What are your brining tips and tricks? Oh, and my turkey is about 22 pounds.

Valentines Mommy:
I posted a brine recipe back in 2009 in the recipe folder. It is one of my favorites.

I always liked the resulting bird. I found them very juicy. I do caution against using a Butterball or standard supermarket turkey. Most of them have been injected with broth or salt solutions, which would make for a very salty turkey.

You have a big bird. I would invest in some very large brining bags. I get mine at Williams and Somoma but I have seen some very large Ziplocs that could work. The bird and the brine should take up half the bag.

Get a large ice chest if fridge space is a premium.

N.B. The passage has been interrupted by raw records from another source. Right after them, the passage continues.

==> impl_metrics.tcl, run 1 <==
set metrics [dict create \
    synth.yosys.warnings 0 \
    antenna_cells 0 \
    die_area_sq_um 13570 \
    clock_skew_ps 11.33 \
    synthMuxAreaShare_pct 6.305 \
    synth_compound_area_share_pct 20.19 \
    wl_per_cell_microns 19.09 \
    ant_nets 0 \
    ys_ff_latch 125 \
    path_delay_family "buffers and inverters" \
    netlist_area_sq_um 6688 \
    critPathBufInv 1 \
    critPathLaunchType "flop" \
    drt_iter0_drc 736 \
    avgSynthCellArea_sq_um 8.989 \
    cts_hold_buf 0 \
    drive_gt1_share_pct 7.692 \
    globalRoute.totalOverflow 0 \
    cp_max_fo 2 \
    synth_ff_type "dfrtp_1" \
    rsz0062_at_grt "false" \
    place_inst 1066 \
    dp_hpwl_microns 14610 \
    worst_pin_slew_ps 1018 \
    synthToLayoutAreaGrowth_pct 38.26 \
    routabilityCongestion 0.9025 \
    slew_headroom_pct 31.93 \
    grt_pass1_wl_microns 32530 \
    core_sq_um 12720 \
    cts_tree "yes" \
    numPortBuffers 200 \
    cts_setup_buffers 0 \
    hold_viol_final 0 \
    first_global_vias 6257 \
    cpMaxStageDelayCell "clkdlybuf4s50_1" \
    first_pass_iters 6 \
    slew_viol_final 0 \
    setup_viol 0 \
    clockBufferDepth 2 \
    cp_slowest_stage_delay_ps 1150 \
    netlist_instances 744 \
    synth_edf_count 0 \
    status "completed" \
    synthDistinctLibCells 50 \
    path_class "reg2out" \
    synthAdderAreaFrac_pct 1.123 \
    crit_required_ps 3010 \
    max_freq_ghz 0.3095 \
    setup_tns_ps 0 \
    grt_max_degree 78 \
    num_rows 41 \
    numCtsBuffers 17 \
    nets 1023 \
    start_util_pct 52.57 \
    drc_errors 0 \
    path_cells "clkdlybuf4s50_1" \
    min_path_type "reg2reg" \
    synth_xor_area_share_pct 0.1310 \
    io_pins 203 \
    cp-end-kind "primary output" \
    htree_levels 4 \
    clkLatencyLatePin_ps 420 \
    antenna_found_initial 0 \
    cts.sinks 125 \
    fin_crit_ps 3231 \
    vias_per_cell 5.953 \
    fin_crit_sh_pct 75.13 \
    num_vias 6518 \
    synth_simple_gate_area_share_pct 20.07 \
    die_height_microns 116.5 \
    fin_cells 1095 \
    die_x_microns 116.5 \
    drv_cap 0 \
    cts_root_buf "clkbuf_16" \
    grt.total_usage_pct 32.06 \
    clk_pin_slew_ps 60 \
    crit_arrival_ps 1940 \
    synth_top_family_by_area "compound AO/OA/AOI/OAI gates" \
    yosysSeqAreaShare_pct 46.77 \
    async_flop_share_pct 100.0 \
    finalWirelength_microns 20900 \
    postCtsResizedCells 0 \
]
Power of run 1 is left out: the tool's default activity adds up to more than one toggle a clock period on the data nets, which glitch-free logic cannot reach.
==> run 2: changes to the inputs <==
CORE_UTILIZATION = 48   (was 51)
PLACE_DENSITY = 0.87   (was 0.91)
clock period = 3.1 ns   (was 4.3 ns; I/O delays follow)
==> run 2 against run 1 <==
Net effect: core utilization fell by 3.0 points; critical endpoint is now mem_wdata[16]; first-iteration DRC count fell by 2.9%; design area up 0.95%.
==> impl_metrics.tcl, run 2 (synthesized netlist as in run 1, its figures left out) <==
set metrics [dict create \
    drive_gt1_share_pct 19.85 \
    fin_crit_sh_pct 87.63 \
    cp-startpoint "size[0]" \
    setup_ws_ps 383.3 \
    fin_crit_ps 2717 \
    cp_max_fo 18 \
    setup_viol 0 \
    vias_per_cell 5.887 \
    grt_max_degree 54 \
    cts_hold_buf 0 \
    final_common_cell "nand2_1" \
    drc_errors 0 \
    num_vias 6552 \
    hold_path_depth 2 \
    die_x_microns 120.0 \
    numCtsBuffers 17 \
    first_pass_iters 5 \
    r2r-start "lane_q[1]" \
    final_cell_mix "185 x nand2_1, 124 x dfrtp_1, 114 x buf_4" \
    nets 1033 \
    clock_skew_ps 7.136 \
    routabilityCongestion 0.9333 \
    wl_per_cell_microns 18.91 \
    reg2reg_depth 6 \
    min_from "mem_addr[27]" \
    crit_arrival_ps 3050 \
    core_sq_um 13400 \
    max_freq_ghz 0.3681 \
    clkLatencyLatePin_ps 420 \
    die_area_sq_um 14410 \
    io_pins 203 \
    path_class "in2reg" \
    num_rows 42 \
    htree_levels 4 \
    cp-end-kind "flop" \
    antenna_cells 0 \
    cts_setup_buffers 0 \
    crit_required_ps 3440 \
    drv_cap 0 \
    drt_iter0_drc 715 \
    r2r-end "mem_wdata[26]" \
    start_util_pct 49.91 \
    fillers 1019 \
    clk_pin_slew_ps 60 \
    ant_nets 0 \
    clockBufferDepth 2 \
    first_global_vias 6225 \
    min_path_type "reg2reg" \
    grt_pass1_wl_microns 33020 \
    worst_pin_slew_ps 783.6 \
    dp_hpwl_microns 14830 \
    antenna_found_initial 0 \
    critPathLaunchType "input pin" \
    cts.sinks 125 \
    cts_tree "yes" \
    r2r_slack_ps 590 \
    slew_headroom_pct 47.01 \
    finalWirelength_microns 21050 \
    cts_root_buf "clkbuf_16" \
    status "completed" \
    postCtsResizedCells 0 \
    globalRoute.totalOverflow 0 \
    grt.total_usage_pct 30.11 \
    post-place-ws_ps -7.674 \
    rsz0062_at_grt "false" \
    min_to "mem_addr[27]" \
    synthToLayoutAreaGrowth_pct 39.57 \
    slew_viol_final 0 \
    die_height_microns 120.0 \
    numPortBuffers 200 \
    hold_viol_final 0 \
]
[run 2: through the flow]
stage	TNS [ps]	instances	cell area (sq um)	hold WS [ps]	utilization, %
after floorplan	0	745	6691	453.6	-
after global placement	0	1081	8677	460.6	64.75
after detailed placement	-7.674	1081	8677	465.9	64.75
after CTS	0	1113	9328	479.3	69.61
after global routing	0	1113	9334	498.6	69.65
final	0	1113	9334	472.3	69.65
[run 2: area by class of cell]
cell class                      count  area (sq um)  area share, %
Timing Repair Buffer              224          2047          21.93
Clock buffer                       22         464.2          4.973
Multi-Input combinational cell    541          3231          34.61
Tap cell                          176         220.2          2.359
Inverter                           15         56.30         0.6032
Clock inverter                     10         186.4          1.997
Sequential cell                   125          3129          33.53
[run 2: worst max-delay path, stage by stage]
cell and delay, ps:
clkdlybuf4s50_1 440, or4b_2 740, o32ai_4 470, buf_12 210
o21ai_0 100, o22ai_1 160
==> src/rtl/cla_arb_pkg.sv <==
// Shared types, constants and the round-robin search function for the
// cla_share_arb arbiter and its picker.
package cla_arb_pkg;

  typedef enum logic [1:0] {
    IDLE = 2'd0,
    CALC = 2'd1,
    RESP = 2'd2
  } state_t;

  localparam int CLA_WIDTH = 18;
  localparam int CNT_W     = 16;
  // Largest supported requester count; the search function works on
  // vectors of this width and callers zero-extend into it.
  localparam int MAX_REQ   = 16;

  // Round-robin search: the first valid requester strictly after ptr,
  // wrapping modulo nreq. Returns a one-hot grant (all zero if none valid).
  // Because the search covers nreq positions, ptr itself is tried last,
  // so a lone valid requester is always granted.
  function automatic logic [MAX_REQ-1:0] rr_next(
    input logic [3:0]         ptr,
    input logic [MAX_REQ-1:0] valid,
    input int                 nreq
  );
    logic [MAX_REQ-1:0] grant;
    logic               found;
    int                 idx;
    grant = '0;
    found = 1'b0;
    for (int i = 1; i <= MAX_REQ; i++) begin
      if (i <= nreq) begin
        idx = (int'(ptr) + i) % nreq;
        if (!found && valid[idx[3:0]]) begin
          grant[idx[3:0]] = 1'b1;
          found           = 1'b1;
        end
      end
    end
    return grant;
  endfunction

endpackage
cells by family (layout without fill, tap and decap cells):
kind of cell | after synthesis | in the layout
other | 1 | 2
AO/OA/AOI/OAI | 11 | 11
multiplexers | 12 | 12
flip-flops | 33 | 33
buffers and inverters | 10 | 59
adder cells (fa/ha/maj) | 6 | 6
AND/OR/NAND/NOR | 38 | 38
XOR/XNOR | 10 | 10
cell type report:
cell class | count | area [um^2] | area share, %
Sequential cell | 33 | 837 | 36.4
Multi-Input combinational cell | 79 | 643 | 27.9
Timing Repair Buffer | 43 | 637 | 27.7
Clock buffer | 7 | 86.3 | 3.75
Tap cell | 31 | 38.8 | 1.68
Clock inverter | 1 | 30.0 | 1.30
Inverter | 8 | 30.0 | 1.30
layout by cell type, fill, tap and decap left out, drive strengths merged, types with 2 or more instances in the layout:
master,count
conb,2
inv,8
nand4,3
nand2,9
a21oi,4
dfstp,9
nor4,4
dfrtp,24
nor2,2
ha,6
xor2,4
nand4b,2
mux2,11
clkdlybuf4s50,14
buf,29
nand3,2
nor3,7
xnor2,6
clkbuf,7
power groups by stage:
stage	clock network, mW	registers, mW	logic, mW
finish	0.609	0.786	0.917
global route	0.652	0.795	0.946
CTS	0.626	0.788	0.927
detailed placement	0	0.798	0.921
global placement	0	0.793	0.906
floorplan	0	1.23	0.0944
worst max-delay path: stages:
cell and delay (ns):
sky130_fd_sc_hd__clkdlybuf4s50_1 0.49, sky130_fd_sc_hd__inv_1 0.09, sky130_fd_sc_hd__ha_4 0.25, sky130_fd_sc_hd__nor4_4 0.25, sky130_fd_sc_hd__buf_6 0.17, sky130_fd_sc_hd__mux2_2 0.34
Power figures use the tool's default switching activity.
File: src/rtl/light_phase_timer_if.sv
// FSM <-> phase timer request/response bundle.
interface light_phase_timer_if #(parameter int CW = 8);
  import light_pkg::*;
  logic          clk_en;
  logic          start;
  phase_e        phase_sel;
  logic          abort;
  logic          busy;
  logic          timeout;
  logic [CW-1:0] remaining;
  logic          sel_err;

  modport master (output clk_en, start, phase_sel, abort,
                  input  busy, timeout, remaining, sel_err);
  modport slave  (input  clk_en, start, phase_sel, abort,
                  output busy, timeout, remaining, sel_err);
endinterface
[config.mk]
export PLATFORM = sky130hd
export DESIGN_NAME = axi_lite_regbank_slave
export DESIGN_NICKNAME = d
export VERILOG_FILES = /design/src/rtl/axi_lite_regbank_slave.sv
export SDC_FILE = /design/constraint.sdc
export NUM_CORES = 1
export LEC_CHECK = 0
export ABC_AREA = 1
export CORE_UTILIZATION = 49
export CTS_CLUSTER_DIAMETER = 30
export DETAILED_ROUTE_END_ITERATION = 12
export GPL_ROUTABILITY_DRIVEN = 0
export GPL_TIMING_DRIVEN = 0
export PLACE_DENSITY_LB_ADDON = 0.2
export SLEW_MARGIN = 20
export SYNTH_ARGS = -nofsm -noshare
export SYNTH_HDL_FRONTEND = slang
export SYNTH_SLANG_ARGS = --single-unit
[constraint.sdc]
create_clock -name clk -period 2.1 [get_ports clk]
set_clock_uncertainty 0.1 [all_clocks]
set_input_delay 0.42 -clock clk [delete_from_list [all_inputs] [get_ports clk]]
set_output_delay 0.42 -clock clk [all_outputs]
set_load 0.02 [all_outputs]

Full the bottom with ice. Prepare your brine and bird. Close the bag tightly, squeezing all the air out. Put the brine bag on to of the ice and cover with more ice. Turn the brine bag every so often and replenish ice as needed. A bird that size can brine as long as 48 hours. Rinse the bird well when you remove it from the brine and season as you desire.

When going to cook the bird, dry the skin very well or else it won't crisp well. I don't recommend stuffing a brined bird as the juices and salt will get into it and make the stuffing very salty.

hyzenthlay:
http://www.foodnetwork.com/recipes/alton-brown/good-eats-roast-turkey-recipe/index.html

This is Alton Brown's method which is what I use, minus the cinnamon stick in the aromatics. For some reason I can't stand the smell of cinnamon cooking with savory foods.

I've gotten a nice moist turkey out it every year.

Oh and Pod the previous poster, keep the stuffing out of the bird. I bake it in a separate pan and baste it with turkey drippings while it's cooking.

Lynnv:
I use the AB brine found above as well.  You can leave out any (or all) of the aromatics and it will still be a pretty good brine.  I make the brine about a week ahead of time, so it has plenty of time to cool off before I have to use it.

For a 22 pound bird, I would brine 24-48 hours.

In order to ensure nice, crispy skin, I pull the bird from the brine right before bed the night before I am going to cook it.  I give it a quick rinse (inside and out) and pat it dry.  Then I put it on a cooling rack on a sheet pan and stick it in the fridge overnight to really let the skin dry out.  Air drying the skin overnight seems to really help prevent soggy skin.

PastryGoddess:
I third the suggestion of AB recipe.  I switch out candied ginger for fresh and add red pepper flakes in as well.  I use a 5 gallon bucket and weigh the turkey down with a few bricks.  We have an enclosed patio so it goes outside at night and come in during the day to keep it cold.

For baking I put all of my aromatics in a cheesecloth bag.  I add thyme, bay leaves, marjoram, basil, carrots, celery, and chopped garlic to the aromatic recipe.  I also use clarified butter instead of canola oil. If you have a store near you that sells indian food, I use gheet.